Il faut voir que chez nous la tradition des grandes manifestations populaires est nouvelle. Une manifestation peut donner l’impression de rassembler une multitude, le peuple tout entier. Une autre peut venir donnant la même impression. Les vieux pays démocratiques y sont accoutumés. Notre société est devenue complexe. Nous sommes plus de 40 millions aujourd’hui. 

Alors, plutôt que de rester dans le déni, ne serait-il pas mieux d’essayer de comprendre la signification sociale, culturelle, politique  de l’élection du candidat Abdelmadjid Tebboune. Pourquoi lui et pas les 4 autres ? Pourquoi dès le premier tour ? Pourquoi ceux qui l’ont élu l’ont-ils  préféré ? En passant son temps à dire non à tout, on risque de passer à côté de tout.

Faisons un peu de sociologie électorale, et que le fassent au moins ceux des universitaires qui s’intéressent au Hirak et dont la sociologie ou les sciences politiques sont censées être la spécialité. Ne considérons pas la  démocratie uniquement sous son angle politique mais comme un moyen aussi de connaitre la société et les tendances de l’opinion publique de façon objective.

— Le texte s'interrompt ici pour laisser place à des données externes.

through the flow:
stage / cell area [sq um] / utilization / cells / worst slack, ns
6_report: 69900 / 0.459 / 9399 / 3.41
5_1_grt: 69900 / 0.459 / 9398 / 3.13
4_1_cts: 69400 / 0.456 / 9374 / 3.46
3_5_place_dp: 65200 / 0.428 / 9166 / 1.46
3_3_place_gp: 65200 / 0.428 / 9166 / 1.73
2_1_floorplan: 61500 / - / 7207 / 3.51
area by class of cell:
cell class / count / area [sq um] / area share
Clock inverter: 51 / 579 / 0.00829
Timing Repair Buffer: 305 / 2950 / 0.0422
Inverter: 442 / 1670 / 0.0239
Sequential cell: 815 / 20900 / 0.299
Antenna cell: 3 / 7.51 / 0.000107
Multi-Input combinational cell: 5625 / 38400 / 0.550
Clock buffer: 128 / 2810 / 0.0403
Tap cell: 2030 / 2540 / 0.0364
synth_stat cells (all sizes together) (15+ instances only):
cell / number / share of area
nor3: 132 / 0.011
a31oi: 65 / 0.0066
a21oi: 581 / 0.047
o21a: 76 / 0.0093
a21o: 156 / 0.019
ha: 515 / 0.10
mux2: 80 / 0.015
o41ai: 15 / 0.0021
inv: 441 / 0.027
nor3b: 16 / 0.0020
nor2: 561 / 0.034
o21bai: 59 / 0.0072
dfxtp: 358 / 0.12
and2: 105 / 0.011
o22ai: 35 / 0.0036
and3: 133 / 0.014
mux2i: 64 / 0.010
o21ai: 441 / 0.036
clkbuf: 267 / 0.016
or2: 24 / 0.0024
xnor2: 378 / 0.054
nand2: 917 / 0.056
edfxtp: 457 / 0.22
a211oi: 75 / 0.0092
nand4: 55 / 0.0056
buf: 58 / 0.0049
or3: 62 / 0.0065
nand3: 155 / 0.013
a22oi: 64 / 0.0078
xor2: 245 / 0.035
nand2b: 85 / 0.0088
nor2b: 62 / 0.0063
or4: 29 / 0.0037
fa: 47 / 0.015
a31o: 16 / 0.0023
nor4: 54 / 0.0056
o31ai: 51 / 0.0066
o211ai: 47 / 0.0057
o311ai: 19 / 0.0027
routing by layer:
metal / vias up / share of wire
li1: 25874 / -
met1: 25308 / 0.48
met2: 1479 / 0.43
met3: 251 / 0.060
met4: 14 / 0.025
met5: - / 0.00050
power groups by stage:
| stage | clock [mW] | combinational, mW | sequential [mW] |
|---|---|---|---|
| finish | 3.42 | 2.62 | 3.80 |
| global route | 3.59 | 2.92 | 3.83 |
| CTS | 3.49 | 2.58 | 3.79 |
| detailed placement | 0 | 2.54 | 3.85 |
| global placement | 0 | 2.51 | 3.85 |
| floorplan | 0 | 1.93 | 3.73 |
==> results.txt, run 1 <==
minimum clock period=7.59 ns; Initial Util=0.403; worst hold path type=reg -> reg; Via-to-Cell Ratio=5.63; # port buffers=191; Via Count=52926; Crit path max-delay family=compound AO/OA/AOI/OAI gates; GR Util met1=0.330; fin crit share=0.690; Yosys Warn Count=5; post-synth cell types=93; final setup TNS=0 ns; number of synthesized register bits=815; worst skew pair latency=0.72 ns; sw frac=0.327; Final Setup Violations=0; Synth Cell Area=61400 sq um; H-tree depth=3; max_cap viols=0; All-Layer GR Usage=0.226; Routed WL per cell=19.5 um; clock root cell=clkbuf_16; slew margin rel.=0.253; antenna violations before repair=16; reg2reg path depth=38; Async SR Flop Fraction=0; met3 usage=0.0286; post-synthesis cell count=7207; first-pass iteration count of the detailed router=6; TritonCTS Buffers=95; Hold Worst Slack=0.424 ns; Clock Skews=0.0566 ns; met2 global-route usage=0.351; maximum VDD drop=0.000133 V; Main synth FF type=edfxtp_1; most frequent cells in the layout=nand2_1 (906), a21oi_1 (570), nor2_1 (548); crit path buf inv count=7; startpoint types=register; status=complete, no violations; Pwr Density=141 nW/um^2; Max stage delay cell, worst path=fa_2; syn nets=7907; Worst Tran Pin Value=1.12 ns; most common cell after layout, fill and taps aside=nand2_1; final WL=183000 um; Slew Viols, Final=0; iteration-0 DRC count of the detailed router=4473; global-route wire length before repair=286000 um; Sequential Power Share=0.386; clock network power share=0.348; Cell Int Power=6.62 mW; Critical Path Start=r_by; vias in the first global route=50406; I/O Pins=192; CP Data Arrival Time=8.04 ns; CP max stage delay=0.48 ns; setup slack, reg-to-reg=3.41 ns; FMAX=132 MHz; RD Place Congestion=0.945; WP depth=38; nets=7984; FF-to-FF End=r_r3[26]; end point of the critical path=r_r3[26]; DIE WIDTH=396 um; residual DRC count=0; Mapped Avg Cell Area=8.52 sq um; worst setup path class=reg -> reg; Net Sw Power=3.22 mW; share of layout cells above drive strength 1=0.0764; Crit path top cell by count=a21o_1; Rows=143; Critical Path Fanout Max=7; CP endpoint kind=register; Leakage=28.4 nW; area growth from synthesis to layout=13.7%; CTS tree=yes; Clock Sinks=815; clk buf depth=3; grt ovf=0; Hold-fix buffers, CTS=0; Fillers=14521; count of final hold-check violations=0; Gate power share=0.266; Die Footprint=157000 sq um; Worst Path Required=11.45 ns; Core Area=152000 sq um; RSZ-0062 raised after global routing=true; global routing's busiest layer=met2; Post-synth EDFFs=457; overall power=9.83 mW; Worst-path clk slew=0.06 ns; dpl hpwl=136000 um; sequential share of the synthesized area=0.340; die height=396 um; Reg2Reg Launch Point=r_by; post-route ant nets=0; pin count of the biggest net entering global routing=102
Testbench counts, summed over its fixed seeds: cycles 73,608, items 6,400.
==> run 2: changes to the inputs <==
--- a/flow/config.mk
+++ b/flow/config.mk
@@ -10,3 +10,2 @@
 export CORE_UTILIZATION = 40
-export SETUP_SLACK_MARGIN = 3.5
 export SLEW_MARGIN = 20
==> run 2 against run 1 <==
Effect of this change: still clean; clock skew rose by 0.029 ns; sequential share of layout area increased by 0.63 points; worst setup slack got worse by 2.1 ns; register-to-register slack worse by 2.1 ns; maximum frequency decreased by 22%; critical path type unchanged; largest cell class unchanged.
Background: an optimization exercise with open tools, aiming at small area. Do not read the settings as production practice.
Only simulation tests tie the RTL to the original design; equivalence was not proved.

==> flow/design.v <==
package piezo_mon_pkg;
    localparam logic [6:0] ADDR_PERIOD = 7'h60;
    localparam logic [6:0] ADDR_STATUS = 7'h61;
    localparam logic [6:0] ADDR_CTRL   = 7'h62;
    localparam int RD_VALID_BIT = 31;
    localparam int ST_FRAME_LSB = 16;
    localparam int ST_STATE_LSB = 1;
    localparam int ST_LOST_BIT  = 0;
    localparam int CTRL_EN_BIT  = 0;
    localparam int CTRL_CLR_BIT = 1;
    typedef enum logic [1:0] {
        IDLE     = 2'd0,
        WAIT_REF = 2'd1,
        MEASURE  = 2'd2
    } mon_state_t;
endpackage
module piezo_mon_rd_aoi3 (
    input  logic [2:0] sel,
    input  logic [2:0] d,
    output logic       y_n
);
    assign y_n = ~((sel[0] & d[0]) | (sel[1] & d[1]) | (sel[2] & d[2]));
endmodule
module piezo_mon_rd_aoi2 (
    input  logic [1:0] sel,
    input  logic [1:0] d,
    output logic       y_n
);
    assign y_n = ~((sel[0] & d[0]) | (sel[1] & d[1]));
endmodule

De toute façon, Abdelmadjid Tebboune est désormais élu  président de la République algérienne. Bien élu, mal élu, mais élu. Ceci est bien plus légitime que toute désignation arbitraire d’une instance exécutive de transition démocratique, et de  personnalités supposées représentatives de la nation et du peuple, comme le voulaient ceux qui s’opposaient à la tenue de ces élections.

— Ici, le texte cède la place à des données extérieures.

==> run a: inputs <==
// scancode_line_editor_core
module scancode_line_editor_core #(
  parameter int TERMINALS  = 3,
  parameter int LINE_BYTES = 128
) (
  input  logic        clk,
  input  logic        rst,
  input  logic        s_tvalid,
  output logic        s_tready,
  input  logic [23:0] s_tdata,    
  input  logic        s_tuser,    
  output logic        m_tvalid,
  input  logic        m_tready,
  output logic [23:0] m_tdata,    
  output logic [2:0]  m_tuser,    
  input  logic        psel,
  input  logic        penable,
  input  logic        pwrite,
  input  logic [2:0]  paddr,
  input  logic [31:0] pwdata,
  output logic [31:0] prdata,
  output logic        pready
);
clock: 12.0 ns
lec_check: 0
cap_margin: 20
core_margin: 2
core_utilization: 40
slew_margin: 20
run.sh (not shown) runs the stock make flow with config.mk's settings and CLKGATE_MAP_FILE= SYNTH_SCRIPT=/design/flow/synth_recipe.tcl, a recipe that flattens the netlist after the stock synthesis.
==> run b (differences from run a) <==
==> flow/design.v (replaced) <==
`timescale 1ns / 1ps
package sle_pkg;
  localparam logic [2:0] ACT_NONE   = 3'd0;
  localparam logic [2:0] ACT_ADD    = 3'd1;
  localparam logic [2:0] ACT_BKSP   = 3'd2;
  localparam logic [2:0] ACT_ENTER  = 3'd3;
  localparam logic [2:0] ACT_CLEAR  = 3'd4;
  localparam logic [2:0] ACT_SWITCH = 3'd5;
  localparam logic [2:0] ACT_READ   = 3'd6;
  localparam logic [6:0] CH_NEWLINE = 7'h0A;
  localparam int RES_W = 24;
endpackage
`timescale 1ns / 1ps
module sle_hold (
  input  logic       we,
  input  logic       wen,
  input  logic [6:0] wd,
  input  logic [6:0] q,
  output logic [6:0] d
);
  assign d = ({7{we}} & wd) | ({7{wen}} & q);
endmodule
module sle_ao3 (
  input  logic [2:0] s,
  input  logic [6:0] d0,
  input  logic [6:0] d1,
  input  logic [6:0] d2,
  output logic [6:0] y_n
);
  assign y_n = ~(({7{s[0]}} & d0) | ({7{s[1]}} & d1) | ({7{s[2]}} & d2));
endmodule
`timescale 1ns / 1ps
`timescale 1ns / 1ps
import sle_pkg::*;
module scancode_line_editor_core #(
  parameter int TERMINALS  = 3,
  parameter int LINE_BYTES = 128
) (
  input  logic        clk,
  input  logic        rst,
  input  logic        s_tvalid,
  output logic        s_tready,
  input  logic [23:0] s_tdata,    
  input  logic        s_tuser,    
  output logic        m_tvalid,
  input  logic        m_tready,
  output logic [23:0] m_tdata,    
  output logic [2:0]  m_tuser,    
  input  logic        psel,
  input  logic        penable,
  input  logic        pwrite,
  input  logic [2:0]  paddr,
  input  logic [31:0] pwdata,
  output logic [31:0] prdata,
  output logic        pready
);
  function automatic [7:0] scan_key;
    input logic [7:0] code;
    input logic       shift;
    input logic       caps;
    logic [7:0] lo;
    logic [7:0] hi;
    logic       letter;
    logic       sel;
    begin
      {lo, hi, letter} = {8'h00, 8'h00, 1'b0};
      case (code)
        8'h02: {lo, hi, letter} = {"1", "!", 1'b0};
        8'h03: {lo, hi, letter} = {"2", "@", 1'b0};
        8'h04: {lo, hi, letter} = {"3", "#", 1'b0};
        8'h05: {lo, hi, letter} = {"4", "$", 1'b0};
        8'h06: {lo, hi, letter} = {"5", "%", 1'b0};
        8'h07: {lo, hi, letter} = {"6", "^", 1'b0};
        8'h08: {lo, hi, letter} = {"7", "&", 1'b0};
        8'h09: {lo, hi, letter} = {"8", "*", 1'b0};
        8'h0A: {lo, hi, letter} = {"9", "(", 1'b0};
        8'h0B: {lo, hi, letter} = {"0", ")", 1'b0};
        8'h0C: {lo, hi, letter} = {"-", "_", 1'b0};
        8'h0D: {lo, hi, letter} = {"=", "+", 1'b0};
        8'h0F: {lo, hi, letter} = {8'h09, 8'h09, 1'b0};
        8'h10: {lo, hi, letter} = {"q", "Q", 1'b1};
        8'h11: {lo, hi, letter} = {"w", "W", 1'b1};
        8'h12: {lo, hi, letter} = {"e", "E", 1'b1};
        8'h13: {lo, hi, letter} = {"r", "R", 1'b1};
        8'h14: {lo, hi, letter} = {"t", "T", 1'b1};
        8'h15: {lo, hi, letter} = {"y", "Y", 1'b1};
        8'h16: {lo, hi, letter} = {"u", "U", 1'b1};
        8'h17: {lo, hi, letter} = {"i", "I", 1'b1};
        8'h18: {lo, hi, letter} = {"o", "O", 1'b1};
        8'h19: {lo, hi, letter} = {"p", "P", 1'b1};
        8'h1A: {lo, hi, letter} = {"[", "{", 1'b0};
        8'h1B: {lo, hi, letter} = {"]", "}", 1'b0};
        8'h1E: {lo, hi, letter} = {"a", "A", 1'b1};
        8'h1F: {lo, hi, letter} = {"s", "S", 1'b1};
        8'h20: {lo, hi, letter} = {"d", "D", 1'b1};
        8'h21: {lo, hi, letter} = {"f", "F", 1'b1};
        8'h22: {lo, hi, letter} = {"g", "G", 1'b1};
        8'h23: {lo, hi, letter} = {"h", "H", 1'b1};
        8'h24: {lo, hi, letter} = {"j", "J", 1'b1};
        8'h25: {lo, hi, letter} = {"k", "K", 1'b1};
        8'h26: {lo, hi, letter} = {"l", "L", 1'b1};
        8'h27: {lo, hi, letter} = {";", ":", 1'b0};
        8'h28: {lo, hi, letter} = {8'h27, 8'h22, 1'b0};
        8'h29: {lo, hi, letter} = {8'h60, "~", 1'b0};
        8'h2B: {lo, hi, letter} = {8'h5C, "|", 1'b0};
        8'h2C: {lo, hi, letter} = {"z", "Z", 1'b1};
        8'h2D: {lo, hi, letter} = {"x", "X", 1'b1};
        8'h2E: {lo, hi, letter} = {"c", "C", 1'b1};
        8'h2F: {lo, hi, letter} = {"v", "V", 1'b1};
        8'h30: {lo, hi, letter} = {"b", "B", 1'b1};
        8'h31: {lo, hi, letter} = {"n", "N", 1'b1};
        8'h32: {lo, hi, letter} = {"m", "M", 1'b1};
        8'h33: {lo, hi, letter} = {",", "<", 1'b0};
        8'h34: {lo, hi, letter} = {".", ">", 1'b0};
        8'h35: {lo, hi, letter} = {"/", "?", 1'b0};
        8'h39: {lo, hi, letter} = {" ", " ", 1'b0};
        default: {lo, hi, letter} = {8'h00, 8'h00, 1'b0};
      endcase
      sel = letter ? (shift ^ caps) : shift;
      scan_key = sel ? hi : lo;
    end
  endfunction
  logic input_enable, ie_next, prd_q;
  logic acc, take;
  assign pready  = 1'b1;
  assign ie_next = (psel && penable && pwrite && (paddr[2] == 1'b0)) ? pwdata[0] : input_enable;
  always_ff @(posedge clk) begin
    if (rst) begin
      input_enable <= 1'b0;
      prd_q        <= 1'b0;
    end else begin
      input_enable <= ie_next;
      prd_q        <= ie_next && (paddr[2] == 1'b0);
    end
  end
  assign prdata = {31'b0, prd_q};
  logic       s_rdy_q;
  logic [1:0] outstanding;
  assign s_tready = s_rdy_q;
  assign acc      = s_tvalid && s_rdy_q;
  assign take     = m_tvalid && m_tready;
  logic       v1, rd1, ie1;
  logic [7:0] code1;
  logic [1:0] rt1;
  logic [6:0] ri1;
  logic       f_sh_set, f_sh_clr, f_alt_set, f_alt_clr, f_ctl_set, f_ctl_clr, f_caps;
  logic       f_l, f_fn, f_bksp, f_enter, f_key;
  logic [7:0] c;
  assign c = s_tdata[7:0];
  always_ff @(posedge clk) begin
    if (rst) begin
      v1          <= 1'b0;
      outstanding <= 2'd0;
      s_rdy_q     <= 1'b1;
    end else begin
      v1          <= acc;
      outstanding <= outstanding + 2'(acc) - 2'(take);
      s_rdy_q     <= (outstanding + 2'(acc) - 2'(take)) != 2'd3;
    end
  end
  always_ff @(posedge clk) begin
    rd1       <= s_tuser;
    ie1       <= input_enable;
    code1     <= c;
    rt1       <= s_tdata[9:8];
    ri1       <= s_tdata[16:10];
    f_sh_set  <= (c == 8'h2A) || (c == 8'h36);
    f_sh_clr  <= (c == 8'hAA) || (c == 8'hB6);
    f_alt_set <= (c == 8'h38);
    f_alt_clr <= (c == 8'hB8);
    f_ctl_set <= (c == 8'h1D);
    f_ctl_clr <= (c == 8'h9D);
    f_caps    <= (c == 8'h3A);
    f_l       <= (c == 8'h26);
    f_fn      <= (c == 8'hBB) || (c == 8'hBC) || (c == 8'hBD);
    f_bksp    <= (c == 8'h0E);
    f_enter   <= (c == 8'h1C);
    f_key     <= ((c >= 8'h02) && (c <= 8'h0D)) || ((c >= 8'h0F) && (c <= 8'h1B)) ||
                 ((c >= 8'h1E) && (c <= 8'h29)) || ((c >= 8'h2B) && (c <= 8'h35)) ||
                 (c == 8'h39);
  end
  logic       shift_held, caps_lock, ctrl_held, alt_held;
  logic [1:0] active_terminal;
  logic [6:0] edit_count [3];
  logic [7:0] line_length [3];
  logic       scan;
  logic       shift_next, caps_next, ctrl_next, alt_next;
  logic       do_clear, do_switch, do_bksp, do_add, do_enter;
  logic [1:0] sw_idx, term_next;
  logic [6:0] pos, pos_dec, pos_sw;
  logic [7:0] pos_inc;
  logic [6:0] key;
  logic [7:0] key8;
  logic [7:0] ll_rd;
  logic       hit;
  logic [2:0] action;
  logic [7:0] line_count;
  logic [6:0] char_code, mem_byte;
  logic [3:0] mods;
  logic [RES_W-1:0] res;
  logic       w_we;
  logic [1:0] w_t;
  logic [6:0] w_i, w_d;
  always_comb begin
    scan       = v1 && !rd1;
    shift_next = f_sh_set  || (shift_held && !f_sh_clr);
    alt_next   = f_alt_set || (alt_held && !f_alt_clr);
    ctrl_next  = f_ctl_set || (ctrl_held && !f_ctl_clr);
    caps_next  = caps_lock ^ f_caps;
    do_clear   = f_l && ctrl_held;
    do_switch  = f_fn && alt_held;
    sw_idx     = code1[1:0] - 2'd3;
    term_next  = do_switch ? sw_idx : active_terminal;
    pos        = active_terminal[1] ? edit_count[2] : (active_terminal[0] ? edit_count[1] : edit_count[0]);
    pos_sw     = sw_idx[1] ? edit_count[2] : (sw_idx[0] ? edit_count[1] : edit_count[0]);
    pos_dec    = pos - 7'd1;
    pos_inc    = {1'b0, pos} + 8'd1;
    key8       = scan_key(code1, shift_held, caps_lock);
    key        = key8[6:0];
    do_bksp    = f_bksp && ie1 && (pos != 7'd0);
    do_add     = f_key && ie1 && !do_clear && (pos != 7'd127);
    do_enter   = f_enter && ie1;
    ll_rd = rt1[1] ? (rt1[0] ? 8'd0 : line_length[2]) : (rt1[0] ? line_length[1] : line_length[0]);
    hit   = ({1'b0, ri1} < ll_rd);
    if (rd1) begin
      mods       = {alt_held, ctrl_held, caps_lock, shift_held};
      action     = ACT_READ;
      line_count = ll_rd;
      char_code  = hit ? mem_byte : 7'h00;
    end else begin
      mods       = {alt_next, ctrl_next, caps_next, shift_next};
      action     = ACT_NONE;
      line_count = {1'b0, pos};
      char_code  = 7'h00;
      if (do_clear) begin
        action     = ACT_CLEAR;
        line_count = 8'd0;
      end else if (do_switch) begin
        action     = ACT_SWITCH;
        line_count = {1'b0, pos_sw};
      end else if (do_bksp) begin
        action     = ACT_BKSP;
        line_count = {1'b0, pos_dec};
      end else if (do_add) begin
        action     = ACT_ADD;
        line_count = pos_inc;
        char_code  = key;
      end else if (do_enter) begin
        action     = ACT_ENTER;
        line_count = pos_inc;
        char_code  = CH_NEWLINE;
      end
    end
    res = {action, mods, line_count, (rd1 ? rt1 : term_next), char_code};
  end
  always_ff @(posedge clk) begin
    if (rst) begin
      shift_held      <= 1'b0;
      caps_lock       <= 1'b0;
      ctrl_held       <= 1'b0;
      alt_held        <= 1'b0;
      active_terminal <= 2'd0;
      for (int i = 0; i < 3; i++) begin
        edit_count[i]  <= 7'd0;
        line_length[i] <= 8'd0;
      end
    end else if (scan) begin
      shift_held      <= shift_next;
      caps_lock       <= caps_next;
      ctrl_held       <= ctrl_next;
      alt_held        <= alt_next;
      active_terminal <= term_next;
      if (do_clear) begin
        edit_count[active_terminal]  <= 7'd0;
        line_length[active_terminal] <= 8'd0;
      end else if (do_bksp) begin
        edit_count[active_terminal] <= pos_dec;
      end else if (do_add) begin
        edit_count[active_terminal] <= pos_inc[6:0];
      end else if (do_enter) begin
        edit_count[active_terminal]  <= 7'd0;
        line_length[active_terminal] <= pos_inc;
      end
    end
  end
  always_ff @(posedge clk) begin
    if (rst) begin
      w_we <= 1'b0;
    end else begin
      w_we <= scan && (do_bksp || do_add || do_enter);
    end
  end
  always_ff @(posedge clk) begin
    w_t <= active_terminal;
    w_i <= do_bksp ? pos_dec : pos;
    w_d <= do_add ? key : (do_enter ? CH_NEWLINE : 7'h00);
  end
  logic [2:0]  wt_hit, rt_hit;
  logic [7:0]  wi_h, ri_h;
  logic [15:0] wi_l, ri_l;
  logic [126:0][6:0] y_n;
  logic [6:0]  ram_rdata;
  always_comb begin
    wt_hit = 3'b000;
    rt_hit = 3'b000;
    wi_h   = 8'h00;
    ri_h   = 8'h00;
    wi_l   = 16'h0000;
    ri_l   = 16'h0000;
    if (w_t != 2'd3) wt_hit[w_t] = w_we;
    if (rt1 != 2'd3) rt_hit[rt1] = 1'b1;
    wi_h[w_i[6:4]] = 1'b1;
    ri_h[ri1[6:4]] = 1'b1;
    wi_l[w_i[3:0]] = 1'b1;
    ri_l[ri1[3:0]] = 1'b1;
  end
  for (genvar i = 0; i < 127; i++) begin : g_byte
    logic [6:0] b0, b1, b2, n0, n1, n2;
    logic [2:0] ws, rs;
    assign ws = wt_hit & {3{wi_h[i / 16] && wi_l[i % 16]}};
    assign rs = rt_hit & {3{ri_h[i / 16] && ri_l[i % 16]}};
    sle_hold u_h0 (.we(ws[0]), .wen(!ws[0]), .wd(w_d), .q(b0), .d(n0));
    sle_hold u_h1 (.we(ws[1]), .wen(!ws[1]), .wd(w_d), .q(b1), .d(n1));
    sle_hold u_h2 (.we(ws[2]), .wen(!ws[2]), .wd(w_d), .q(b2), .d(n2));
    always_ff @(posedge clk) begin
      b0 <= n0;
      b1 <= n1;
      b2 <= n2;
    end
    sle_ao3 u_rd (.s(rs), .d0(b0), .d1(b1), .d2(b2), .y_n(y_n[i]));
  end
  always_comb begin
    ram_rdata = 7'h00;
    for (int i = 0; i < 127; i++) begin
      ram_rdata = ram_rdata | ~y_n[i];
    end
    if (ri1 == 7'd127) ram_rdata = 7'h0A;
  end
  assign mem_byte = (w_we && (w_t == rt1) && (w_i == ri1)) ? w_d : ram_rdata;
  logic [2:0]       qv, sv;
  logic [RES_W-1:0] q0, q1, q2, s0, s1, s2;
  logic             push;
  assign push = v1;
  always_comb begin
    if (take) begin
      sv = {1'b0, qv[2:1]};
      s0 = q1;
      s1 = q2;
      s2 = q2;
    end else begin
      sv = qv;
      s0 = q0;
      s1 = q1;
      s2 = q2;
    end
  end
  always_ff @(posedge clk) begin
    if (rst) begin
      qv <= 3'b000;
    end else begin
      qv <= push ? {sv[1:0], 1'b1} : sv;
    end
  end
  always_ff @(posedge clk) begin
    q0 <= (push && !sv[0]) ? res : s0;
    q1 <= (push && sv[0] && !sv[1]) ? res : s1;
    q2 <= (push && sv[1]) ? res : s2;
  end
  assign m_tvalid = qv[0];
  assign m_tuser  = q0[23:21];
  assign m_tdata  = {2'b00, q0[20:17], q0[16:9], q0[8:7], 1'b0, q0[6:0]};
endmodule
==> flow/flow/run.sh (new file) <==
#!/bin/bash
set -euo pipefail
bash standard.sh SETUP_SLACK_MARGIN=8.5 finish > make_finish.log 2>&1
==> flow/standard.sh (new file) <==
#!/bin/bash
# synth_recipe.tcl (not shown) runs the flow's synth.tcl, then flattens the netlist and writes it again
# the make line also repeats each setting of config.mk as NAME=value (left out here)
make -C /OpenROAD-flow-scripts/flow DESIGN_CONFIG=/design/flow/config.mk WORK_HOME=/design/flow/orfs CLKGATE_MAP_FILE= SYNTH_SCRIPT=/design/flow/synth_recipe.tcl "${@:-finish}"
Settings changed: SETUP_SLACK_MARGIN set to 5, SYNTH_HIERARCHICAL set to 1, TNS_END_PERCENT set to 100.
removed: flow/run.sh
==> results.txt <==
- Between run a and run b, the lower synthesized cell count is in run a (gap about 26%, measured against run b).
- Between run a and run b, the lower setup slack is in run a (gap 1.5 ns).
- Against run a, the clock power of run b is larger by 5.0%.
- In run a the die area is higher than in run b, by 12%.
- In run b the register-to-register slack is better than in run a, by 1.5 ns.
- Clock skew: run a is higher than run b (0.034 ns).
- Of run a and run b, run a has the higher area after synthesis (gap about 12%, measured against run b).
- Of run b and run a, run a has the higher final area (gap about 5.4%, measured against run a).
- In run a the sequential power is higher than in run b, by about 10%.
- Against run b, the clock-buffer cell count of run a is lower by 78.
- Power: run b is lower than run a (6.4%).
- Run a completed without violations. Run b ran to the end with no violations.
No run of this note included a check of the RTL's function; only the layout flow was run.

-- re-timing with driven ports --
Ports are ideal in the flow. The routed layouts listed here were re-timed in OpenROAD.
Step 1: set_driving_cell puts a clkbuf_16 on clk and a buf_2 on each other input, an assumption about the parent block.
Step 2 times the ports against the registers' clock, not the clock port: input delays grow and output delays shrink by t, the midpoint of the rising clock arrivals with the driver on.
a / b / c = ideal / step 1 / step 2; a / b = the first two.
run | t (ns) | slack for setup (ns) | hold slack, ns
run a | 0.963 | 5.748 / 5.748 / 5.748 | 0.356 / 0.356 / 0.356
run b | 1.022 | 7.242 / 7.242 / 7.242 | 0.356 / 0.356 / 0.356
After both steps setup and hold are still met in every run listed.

Abdelmadjid Tebboune sera peut- être un bon président,  il sera peut-être un mauvais président. Il faudra peut-être le soutenir, il faudra peut-être s’opposer à lui, mais le pas qui vient d’être fait est probablement un progrès essentiel aussi bien pour aujourd’hui que pour l’avenir. Il a permis pour aujourd’hui de commencer à sortir de la crise politique actuelle en lui donnant une issue constitutionnelle, et il établit du même coup, pour demain, cela comme règle: celle de résoudre en tout moment et en tout lieu , dans notre pays,  les conflits politiques sur la base de la légalité constitutionnelle. C’est la condition à l’unité nationale et à la paix civile. La présidence de la République n’est pas un homme, elle est avant tout une institution. Nous sommes fatigués des hommes providentiels. On sait les dégâts historiques  qu’ont fait,  un peu partout,  les « hommes providentiels ». Il ne s’agit pas d’avoir un président qui nous règle nos problèmes, mais d’avoir un cadre démocratique, pour régler les problèmes, des institutions où les luttes politiques peuvent  se développer de manière civilisée autour de la solution des problèmes du pays.